> Record set
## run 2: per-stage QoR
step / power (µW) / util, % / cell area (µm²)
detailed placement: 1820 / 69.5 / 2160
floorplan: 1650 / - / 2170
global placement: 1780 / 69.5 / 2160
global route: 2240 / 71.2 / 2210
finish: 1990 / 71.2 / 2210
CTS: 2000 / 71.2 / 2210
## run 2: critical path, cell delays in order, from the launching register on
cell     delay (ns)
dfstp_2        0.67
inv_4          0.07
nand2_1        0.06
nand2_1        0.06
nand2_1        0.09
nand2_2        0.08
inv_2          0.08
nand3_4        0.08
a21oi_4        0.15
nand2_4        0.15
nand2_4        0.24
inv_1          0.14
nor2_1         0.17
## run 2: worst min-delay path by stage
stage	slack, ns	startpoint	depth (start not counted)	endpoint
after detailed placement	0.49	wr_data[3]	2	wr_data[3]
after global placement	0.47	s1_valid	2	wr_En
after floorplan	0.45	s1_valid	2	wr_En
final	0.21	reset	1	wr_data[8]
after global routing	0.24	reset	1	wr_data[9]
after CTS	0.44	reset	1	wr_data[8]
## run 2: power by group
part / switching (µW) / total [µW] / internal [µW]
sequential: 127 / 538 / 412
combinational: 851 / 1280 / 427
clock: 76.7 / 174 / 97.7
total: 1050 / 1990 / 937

> Assignment
Count the lines in the records above that contain the word "power", and give only that number.

> Output for this exercise
2